## Task statement:
Search the data for "automatic" and copy every matching line.

[Excerpted data — start]

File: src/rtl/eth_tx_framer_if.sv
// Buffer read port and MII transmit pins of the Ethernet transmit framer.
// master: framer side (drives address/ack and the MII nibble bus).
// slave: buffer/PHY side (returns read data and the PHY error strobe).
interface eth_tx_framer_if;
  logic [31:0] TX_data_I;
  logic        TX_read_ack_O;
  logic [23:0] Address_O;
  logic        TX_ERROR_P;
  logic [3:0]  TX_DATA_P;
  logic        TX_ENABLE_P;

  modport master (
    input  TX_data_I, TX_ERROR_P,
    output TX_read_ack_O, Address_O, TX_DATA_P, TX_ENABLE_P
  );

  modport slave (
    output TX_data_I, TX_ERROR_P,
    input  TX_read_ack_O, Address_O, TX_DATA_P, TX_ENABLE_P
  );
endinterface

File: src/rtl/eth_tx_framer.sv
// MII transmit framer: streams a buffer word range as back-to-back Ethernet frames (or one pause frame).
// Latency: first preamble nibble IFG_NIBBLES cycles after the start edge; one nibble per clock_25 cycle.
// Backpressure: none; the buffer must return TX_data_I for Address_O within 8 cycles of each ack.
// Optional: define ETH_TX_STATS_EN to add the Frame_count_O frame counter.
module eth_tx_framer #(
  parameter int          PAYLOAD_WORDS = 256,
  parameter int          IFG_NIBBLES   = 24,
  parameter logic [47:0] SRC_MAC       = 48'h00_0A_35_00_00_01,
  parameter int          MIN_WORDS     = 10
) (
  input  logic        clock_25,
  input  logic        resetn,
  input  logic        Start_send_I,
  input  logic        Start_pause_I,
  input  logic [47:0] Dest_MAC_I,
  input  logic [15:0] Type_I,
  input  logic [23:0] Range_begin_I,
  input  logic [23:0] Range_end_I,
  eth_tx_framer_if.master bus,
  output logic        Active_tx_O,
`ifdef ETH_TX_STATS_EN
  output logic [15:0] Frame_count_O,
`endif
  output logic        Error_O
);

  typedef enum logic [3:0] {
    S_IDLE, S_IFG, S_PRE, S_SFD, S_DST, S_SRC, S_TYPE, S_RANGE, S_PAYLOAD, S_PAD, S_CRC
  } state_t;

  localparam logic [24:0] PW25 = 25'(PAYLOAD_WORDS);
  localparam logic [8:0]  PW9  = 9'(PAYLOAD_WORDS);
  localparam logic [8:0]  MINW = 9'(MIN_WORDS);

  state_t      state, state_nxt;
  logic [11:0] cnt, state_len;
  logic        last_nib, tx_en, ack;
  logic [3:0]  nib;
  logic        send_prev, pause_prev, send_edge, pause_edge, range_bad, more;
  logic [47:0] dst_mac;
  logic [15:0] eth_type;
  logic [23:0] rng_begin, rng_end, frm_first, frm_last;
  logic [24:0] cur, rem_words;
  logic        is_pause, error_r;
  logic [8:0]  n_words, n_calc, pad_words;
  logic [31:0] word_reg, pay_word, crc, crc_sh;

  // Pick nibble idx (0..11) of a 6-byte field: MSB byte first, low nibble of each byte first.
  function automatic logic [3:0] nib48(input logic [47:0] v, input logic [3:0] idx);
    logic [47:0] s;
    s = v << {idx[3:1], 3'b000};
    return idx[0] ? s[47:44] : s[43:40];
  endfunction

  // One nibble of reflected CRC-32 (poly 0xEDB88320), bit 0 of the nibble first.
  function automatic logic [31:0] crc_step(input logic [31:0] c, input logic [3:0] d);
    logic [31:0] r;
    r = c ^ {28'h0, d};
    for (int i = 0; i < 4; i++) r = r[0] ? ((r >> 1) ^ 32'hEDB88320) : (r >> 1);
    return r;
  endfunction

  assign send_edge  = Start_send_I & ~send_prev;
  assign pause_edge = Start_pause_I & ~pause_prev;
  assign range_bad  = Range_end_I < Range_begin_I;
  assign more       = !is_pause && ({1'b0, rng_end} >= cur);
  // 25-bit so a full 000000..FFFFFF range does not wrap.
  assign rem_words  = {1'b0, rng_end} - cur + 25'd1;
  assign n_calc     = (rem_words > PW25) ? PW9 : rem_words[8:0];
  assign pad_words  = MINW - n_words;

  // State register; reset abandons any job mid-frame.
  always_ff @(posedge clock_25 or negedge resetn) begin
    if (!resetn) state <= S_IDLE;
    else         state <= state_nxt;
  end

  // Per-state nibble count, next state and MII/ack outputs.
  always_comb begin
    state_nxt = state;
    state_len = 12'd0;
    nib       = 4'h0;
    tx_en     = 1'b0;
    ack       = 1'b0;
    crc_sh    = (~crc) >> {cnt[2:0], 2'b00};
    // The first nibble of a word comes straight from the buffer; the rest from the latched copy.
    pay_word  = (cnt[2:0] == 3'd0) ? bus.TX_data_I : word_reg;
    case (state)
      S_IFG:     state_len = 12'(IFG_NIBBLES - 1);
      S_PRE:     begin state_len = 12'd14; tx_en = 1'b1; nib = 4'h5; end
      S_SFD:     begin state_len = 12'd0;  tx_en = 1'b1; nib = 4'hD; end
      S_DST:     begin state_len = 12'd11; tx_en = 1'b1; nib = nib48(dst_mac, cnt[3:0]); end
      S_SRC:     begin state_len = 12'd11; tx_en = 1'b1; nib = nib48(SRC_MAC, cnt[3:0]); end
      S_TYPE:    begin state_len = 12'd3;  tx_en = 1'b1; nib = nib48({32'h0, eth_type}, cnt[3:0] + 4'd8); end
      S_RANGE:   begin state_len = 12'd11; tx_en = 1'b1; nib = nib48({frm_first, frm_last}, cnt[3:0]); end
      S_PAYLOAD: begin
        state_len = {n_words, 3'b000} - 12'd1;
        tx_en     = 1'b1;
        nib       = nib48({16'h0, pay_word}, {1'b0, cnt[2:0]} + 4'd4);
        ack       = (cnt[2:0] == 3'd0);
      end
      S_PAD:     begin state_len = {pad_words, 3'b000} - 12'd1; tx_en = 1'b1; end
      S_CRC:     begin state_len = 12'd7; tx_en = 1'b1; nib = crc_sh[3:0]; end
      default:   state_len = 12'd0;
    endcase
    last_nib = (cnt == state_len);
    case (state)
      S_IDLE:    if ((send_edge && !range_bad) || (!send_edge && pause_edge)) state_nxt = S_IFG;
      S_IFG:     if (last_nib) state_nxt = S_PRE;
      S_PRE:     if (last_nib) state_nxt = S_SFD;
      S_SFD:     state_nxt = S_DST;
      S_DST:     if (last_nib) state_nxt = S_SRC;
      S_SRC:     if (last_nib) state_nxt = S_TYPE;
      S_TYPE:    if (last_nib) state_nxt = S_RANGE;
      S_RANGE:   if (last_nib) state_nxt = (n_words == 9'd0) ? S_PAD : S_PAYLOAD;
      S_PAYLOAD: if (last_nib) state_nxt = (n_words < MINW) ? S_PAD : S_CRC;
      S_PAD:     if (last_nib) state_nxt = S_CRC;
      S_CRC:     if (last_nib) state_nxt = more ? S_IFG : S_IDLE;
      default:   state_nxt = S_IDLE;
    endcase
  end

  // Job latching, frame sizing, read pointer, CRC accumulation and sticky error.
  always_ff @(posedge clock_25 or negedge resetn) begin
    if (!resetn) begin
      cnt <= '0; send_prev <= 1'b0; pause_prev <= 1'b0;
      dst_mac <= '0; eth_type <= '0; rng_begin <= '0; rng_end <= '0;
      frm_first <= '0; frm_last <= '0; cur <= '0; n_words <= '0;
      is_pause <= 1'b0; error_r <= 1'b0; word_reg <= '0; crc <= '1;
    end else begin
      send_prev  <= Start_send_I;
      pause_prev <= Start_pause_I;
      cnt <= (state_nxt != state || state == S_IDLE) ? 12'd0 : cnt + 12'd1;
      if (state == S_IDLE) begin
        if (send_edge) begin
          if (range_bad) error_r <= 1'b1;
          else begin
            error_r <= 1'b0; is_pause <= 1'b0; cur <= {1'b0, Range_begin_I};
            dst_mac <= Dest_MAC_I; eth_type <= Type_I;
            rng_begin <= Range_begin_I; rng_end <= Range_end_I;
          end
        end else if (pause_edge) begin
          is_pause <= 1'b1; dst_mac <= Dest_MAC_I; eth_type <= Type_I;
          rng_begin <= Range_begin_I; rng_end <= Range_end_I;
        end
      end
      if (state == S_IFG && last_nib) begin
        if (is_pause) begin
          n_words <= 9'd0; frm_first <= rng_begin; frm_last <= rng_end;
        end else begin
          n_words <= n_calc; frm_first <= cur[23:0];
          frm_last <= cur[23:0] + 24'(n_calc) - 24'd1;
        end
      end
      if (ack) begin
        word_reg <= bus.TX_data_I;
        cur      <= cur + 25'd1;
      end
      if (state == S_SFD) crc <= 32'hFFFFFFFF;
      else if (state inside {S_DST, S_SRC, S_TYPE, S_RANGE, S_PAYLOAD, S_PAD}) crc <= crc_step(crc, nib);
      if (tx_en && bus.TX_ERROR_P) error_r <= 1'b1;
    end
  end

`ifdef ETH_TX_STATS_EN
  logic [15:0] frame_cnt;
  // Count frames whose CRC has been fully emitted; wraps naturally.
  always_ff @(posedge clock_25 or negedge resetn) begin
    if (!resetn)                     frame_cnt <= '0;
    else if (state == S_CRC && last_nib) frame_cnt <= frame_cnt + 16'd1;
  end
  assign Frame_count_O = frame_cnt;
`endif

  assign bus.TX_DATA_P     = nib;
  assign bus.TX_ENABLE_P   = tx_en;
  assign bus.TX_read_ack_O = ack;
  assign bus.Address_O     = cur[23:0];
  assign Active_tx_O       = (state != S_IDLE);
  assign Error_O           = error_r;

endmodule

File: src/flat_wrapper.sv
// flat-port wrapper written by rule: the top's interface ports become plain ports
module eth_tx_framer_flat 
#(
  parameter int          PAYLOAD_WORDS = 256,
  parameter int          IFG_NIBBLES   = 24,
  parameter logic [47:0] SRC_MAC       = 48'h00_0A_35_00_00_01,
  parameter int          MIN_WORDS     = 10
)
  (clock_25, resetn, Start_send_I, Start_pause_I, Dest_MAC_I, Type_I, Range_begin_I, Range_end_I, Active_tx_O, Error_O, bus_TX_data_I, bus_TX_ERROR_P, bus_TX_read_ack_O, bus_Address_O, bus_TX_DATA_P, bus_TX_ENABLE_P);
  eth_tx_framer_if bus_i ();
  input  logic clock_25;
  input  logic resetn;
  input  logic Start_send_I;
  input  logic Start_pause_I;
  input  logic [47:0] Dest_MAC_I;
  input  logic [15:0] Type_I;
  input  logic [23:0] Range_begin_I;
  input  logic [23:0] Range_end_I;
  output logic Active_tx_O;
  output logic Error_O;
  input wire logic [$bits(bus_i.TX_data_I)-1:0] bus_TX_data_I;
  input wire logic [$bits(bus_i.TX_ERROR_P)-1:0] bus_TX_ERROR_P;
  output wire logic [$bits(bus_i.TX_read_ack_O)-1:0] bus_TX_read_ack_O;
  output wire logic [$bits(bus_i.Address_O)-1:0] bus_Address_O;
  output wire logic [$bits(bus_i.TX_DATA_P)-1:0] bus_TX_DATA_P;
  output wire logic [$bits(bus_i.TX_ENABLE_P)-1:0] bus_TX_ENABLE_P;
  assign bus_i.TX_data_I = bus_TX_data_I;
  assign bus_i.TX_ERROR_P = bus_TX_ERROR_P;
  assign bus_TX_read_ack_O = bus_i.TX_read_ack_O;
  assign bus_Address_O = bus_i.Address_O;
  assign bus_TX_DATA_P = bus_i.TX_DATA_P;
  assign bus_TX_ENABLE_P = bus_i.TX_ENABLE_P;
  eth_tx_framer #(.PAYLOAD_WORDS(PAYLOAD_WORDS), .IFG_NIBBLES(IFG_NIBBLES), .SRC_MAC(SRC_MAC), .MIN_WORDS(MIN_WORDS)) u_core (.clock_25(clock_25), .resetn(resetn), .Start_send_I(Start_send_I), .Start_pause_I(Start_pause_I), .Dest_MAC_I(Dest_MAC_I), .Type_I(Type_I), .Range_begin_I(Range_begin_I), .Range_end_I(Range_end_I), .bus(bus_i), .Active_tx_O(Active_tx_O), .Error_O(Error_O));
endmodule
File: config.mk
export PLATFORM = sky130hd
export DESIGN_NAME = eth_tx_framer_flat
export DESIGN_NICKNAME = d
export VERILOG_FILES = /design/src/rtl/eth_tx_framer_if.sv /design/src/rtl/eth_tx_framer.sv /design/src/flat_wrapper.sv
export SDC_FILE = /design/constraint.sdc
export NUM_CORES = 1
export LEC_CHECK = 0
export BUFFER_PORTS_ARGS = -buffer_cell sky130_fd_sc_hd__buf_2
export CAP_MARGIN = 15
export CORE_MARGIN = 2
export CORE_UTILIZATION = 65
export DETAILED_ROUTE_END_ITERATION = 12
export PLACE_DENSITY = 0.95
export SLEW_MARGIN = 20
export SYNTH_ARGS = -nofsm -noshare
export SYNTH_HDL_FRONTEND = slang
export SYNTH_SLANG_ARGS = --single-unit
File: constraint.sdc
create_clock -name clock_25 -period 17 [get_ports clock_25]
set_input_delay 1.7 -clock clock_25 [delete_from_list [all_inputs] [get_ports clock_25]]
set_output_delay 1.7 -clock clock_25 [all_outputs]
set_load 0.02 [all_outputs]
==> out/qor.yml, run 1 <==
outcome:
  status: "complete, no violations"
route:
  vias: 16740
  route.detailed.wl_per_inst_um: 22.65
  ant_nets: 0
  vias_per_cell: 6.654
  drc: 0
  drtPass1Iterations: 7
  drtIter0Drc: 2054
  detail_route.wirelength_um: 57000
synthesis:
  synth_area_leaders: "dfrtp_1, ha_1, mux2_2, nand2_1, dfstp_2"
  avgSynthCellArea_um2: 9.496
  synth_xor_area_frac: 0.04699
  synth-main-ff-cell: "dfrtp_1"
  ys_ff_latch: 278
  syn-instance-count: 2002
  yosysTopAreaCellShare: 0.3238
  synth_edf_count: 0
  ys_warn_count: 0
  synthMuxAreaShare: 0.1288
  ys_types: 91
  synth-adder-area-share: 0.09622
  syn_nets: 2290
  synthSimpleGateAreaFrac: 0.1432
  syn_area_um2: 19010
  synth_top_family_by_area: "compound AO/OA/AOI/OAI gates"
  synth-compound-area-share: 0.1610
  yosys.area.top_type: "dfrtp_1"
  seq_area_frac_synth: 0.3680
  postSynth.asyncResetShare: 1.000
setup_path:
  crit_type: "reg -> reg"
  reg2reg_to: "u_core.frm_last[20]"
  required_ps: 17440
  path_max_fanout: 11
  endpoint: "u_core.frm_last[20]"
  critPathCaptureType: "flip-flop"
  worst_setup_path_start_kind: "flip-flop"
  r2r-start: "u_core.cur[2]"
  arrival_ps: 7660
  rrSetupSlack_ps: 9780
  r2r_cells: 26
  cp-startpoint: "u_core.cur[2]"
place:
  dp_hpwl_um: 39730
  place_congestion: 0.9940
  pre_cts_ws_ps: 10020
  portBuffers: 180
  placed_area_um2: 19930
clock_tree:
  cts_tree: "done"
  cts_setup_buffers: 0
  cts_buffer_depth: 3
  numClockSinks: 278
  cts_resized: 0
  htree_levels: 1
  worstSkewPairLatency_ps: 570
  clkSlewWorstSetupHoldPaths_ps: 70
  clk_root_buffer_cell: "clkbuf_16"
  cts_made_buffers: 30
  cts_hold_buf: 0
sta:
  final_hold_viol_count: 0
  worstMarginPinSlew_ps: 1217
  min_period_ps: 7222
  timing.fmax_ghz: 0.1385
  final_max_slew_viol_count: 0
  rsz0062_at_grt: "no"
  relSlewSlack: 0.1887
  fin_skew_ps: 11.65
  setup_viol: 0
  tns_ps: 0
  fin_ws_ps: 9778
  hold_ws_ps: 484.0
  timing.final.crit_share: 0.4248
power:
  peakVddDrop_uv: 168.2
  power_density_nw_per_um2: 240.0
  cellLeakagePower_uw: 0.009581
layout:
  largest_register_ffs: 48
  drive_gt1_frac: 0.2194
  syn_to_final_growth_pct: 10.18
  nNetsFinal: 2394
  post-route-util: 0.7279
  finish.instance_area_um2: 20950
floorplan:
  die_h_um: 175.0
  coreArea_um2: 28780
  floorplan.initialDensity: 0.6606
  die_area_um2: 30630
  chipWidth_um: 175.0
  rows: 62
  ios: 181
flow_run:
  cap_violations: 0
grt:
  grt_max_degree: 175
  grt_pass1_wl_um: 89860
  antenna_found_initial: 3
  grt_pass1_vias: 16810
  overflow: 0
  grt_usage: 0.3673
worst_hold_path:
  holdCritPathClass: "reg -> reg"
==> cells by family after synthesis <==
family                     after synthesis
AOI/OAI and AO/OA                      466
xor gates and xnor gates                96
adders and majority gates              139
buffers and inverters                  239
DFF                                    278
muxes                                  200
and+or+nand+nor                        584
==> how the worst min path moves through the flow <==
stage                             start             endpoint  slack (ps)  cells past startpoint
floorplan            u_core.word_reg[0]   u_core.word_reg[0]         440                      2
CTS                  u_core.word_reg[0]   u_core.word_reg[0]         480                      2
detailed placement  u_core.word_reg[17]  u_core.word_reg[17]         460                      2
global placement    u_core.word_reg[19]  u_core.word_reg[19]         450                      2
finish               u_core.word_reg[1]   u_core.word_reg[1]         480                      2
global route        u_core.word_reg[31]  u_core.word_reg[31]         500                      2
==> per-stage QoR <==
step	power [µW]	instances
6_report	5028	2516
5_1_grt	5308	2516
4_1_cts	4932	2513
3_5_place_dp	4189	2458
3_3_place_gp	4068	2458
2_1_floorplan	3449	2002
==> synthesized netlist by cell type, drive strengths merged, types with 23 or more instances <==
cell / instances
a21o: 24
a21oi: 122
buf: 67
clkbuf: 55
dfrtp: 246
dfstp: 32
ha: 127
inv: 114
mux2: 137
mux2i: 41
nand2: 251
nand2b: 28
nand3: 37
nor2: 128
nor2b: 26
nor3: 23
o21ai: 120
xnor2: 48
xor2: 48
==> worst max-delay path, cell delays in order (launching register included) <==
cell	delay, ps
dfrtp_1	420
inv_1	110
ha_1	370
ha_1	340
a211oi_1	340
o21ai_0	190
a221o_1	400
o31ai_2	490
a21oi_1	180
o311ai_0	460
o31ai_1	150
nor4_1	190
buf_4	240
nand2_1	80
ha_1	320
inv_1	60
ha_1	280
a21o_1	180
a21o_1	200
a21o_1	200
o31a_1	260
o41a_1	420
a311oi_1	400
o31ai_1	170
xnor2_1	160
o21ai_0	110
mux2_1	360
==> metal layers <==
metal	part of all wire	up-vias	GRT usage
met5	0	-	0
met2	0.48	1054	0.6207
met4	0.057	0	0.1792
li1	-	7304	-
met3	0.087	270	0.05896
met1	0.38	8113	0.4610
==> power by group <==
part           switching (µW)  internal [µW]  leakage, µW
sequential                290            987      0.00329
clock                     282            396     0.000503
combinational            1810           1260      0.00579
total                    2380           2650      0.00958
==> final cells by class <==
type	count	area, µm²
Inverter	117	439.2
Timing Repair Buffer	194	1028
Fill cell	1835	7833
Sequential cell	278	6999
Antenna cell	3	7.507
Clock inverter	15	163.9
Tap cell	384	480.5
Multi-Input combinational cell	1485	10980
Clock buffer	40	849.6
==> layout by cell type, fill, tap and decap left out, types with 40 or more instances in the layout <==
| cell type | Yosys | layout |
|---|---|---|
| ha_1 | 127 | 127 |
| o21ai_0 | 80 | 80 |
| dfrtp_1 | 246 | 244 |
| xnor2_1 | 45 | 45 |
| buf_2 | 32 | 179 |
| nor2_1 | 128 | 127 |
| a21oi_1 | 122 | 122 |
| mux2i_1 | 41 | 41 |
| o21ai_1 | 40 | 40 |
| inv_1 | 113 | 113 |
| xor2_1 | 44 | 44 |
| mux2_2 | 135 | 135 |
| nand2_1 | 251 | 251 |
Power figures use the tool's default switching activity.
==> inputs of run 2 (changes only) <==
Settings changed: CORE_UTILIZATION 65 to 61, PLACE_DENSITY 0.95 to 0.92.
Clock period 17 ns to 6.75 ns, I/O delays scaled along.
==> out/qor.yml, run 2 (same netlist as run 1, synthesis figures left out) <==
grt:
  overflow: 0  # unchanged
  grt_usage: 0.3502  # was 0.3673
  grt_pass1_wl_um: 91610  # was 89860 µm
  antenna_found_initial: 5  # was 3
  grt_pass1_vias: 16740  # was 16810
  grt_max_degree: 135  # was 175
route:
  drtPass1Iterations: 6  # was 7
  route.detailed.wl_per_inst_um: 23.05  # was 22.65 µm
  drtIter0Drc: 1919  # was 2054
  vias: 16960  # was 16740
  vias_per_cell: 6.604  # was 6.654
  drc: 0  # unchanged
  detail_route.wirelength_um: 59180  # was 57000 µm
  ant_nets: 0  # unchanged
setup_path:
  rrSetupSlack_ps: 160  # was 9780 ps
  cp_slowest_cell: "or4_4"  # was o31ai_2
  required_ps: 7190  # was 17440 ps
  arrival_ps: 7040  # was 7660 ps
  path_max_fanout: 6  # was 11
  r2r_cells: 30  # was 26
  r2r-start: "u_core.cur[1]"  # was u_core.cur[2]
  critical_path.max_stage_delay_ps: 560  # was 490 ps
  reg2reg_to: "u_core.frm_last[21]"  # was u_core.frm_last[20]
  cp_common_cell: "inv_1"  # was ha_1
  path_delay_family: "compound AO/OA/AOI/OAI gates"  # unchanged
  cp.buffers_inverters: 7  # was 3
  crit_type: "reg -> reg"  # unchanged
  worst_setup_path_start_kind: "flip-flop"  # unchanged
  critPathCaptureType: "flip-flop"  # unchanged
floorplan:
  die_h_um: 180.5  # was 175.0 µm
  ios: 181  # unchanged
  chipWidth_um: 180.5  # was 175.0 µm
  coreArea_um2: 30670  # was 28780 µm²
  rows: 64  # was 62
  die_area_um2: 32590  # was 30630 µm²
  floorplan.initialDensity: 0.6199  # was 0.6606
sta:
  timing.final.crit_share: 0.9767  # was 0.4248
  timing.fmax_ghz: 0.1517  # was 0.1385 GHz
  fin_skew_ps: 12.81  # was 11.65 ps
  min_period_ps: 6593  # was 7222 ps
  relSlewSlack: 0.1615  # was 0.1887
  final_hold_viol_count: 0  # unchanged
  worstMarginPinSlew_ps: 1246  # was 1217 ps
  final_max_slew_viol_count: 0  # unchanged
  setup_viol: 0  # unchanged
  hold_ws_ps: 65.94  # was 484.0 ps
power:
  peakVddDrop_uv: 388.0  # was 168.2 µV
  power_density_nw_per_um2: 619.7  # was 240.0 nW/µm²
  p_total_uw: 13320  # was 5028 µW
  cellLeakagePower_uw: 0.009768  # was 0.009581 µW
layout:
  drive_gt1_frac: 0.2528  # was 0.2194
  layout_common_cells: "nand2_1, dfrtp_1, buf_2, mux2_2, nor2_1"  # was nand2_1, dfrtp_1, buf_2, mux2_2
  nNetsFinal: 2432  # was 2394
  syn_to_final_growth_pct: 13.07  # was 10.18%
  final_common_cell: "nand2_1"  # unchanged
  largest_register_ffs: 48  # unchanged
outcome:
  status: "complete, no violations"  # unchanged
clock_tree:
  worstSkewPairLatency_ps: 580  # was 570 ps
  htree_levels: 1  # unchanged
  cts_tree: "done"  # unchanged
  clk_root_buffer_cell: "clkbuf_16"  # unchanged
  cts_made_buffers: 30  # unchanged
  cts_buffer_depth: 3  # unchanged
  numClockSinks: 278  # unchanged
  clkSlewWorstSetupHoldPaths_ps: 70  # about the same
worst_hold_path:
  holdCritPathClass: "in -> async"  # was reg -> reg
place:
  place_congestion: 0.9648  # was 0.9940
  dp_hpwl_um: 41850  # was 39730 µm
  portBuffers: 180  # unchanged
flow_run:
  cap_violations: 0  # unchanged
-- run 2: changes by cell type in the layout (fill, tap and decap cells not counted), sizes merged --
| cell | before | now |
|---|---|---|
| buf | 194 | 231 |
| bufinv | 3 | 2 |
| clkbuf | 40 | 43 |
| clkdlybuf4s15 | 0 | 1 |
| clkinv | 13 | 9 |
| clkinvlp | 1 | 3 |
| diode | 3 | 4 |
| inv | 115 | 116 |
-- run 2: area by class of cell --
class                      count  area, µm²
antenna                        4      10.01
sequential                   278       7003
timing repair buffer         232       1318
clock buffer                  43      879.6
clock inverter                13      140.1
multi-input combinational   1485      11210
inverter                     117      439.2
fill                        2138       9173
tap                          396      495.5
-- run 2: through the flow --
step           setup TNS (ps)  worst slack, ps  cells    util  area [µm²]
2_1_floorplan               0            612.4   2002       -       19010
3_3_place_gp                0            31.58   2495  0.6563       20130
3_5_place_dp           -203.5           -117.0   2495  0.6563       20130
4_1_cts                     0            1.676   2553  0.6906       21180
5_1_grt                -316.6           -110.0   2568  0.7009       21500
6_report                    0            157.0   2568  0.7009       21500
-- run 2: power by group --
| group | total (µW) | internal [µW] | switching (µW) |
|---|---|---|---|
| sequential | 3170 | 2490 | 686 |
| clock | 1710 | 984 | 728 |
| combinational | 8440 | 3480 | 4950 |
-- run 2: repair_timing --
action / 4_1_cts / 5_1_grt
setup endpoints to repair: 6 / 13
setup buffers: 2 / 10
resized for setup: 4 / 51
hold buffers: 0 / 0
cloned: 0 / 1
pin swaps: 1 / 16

[Excerpted data — finish]

## Response box:
  function automatic logic [3:0] nib48(input logic [47:0] v, input logic [3:0] idx);
  function automatic logic [31:0] crc_step(input logic [31:0] c, input logic [3:0] d);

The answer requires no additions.